*** PROVIDED MATERIAL
From an optimization exercise on the open Yosys and OpenROAD flow, aimed at small area; shortcuts taken in it are not production practice. Function was checked by simulation only, so behaviour that the tests miss may differ from the original. Power and IR drop assume default switching activity.

## config.mk

```make
export PLATFORM = sky130hd
export DESIGN_NAME = ex_top
export DESIGN_NICKNAME = ex_top
export VERILOG_FILES = /design/flow/design.v
export SDC_FILE = /design/flow/constraint.sdc
export NUM_CORES = 4
export LEC_CHECK = 0
export ABC_AREA = 1
export CAP_MARGIN = 0
export CORE_MARGIN = 2
export CORE_UTILIZATION = 60
export CTS_BUF_LIST = sky130_fd_sc_hd__clkbuf_8
export SLEW_MARGIN = 0
```

## design.v

```verilog
package ex_pkg;
    localparam int XLEN   = 32;
    localparam int REG_AW = 5;
endpackage
import ex_pkg::*;
module ex_top
(
    input  logic              clk,
    input  logic              rst_n_i,
    input  logic              in_valid_i,
    output logic              in_ready_o,
    input  logic [XLEN-1:0]   inst_i,
    input  logic [XLEN-1:0]   inst_addr_i,
    input  logic [XLEN-1:0]   op1_i,
    input  logic [XLEN-1:0]   op2_i,
    output logic              res_valid_o,
    input  logic              res_ready_i,
    output logic [XLEN-1:0]   res_data_o,
    output logic [REG_AW-1:0] res_rd_o,
    output logic              res_wb_en_o,
    output logic              jump_en_o,
    output logic [XLEN-1:0]   jump_addr_o
);
    localparam int W = XLEN + REG_AW + 2;  
    logic [6:0]      opcode;
    logic [2:0]      f3;
    logic            is_alu;
    logic            is_br;
    logic            sub;
    logic [XLEN-1:0] bx;
    logic [XLEN-1:0] sum;
    logic            cout;
    logic            lt_u;
    logic            lt_s;
    logic            eq;
    logic            cond;
    logic            take;
    logic [XLEN-1:0] sh_out;
    logic            fill;
    logic [XLEN-1:0] target;
    logic [XLEN-1:0] res;
    logic [XLEN-1:0] val;
    logic [W-1:0]    ent_nxt;
    assign opcode = inst_i[6:0];
    assign f3     = inst_i[14:12];
    assign is_alu = (opcode == 7'h33) || (opcode == 7'h13);
    assign is_br  = (opcode == 7'h63);
    assign sub = inst_i[6] || (!f3[2] && f3[1]) ||
                 (f3 == 3'd0 && inst_i[5] && inst_i[30]);
    assign bx  = op2_i ^ {XLEN{sub}};
    logic [XLEN-1:0] p, g;
    assign p = op1_i ^ bx;
    assign g = op1_i & bx;
    localparam int NL = 9;
    logic [XLEN-1:0] gl [NL+1];
    logic [XLEN-1:0] pl [NL+1];
    assign gl[0] = {g[XLEN-1:1], g[0] | (p[0] & sub)};
    assign pl[0] = p;
    for (genvar l = 0; l < NL; l++) begin : g_pfx
        localparam int D  = (l < 5) ? (1 << l) : (1 << (8 - l));
        localparam bit UP = (l < 5);
        for (genvar i = 0; i < XLEN; i++) begin : g_bit
            if (UP ? ((i % (2 * D)) == 2 * D - 1) : (i >= 3 * D - 1 && (i % (2 * D)) == D - 1)) begin : g_node
                assign gl[l+1][i] = gl[l][i] | (pl[l][i] & gl[l][i-D]);
                assign pl[l+1][i] = pl[l][i] & pl[l][i-D];
            end else begin : g_pass
                assign gl[l+1][i] = gl[l][i];
                assign pl[l+1][i] = pl[l][i];
            end
        end
    end
    assign sum  = p ^ {gl[NL][XLEN-2:0], sub};
    assign cout = gl[NL][XLEN-1];
    assign lt_u = !cout;
    assign lt_s = lt_u ^ op1_i[XLEN-1] ^ op2_i[XLEN-1];
    assign eq   = &p;  
    assign cond = f3[2] ? (f3[1] ? lt_u : lt_s) : eq;
    assign take = is_br && (f3[2] || !f3[1]) && (cond ^ f3[0]);
    assign fill = f3[2] && inst_i[30] && op1_i[XLEN-1];
    always_comb begin
        logic [XLEN-1:0] x;
        for (int i = 0; i < XLEN; i++) x[i] = f3[2] ? op1_i[i] : op1_i[XLEN-1-i];
        for (int k = 0; k < 5; k++) begin
            for (int i = 0; i < XLEN; i++) begin
                if (op2_i[k]) x[i] = (i + (1 << k) < XLEN) ? x[i + (1 << k)] : fill;
            end
        end
        sh_out = x;
    end
    always_comb begin
        logic [12:0] lo;
        logic        s;
        logic        en;
        logic [XLEN-14:0] t;
        lo = {1'b0, inst_addr_i[12:1]} + {1'b0, inst_i[31], inst_i[7], inst_i[30:25], inst_i[11:8]};
        s  = inst_i[31];
        en = s ^ lo[12];
        t  = inst_addr_i[XLEN-1:13] ^ {(XLEN-13){s}};
        target[0]    = inst_addr_i[0];
        target[12:1] = lo[11:0];
        for (int i = 13; i < XLEN; i++) begin
            target[i] = inst_addr_i[i] ^ (en && (&(t | ~((XLEN-13)'((1 << (i - 13)) - 1)))));
        end
    end
    always_comb begin
        case (f3)
            3'd0: res = sum;
            3'd1: for (int i = 0; i < XLEN; i++) res[i] = sh_out[XLEN-1-i];
            3'd2: res = {{(XLEN-1){1'b0}}, lt_s};
            3'd3: res = {{(XLEN-1){1'b0}}, lt_u};
            3'd4: res = p;
            3'd5: res = sh_out;
            3'd6: res = p | g;
            default: res = g;
        endcase
    end
    assign val     = is_br ? target : res;
    assign ent_nxt = {~val, (is_alu ? inst_i[11:7] : 5'd0), !is_alu, !take};
    logic d_v, q0_v, q1_v;
    logic wr_en, q_ready, rd_en;
    assign in_ready_o = !d_v || !q1_v;
    assign wr_en      = d_v && !q1_v;
    assign q_ready    = !res_valid_o || res_ready_i;
    assign rd_en      = q0_v && q_ready;
    always_ff @(posedge clk or negedge rst_n_i) begin
        if (!rst_n_i) begin
            d_v         <= 1'b0;
            q0_v        <= 1'b0;
            q1_v        <= 1'b0;
            res_valid_o <= 1'b0;
        end else begin
            if (in_ready_o) d_v <= in_valid_i;
            if (q_ready) res_valid_o <= q0_v;
            q0_v <= wr_en || (q0_v && !rd_en) || q1_v;
            q1_v <= q1_v ? !rd_en : (wr_en && q0_v && !rd_en);
        end
    end
    logic [W-1:0] d_q, q0_q, q1_q, r_q;
    always_ff @(posedge clk) begin
        if (in_ready_o) d_q <= ent_nxt;
        if (!q1_v) q1_q <= d_q;
        if (!q0_v || rd_en) q0_q <= q1_v ? q1_q : d_q;
        if (q_ready) r_q <= q0_q;
    end
    assign res_data_o  = ~(r_q[W-1 -: XLEN] | {XLEN{r_q[1]}});
    assign jump_addr_o = ~(r_q[W-1 -: XLEN] | {XLEN{r_q[0]}});
    assign res_rd_o    = r_q[6:2];
    assign res_wb_en_o = !r_q[1];
    assign jump_en_o   = !r_q[0];
endmodule
```

## flow/run.sh

```bash
#!/bin/bash
# Standard layout, but with the smallest buffer on every input and output port.
set -euo pipefail
export BUFFER_PORTS_ARGS="-buffer_cell sky130_fd_sc_hd__buf_1"
bash standard.sh > standard.log 2>&1
```

## constraint.sdc

```tcl
create_clock -name core_clock -period 5.5 [get_ports {clk}]
set_input_delay 1.1000 -clock core_clock [delete_from_list [all_inputs] [get_ports {clk}]]
set_output_delay 1.1000 -clock core_clock [all_outputs]
set_load 0.01 [all_outputs]
```

## standard.sh

```bash
#!/bin/bash
# synth_recipe.tcl (not shown) runs the flow's synth.tcl, then flattens the netlist and writes it again
# the make line also repeats each setting of config.mk as NAME=value (left out here)
make -C /OpenROAD-flow-scripts/flow DESIGN_CONFIG=/design/flow/config.mk WORK_HOME=/design/flow/orfs CLKGATE_MAP_FILE= SYNTH_SCRIPT=/design/flow/synth_recipe.tcl "${@:-finish}"
```

==> results of run 1 <==
[synthesized netlist by cell type (17+ instances only)]
cell type  instances
nor2_1           158
xor2_1            43
nand2_1          388
dfxtp_1           39
fa_1              17
clkbuf_1          57
o21ai_0           32
ha_1              76
edfxtp_1         117
inv_1            139
buf_2             20
nand3_1          393
a21oi_1           86
[kinds of logic (layout without fill, tap and decap cells)]
group	after synthesis	in the layout	synth area share [%]
xor gates and xnor gates	55	55	3.98
AOI/OAI and AO/OA	176	176	8.24
and+or+nand+nor	976	976	34.3
DFF	160	160	35.2
adders and majority gates	93	93	10.3
buffers and inverters	241	408	8.00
******
ASSIGNMENT
Say how many lines in the data hold the string "posedge". No other content should accompany the number.

EXERCISE RESULT
2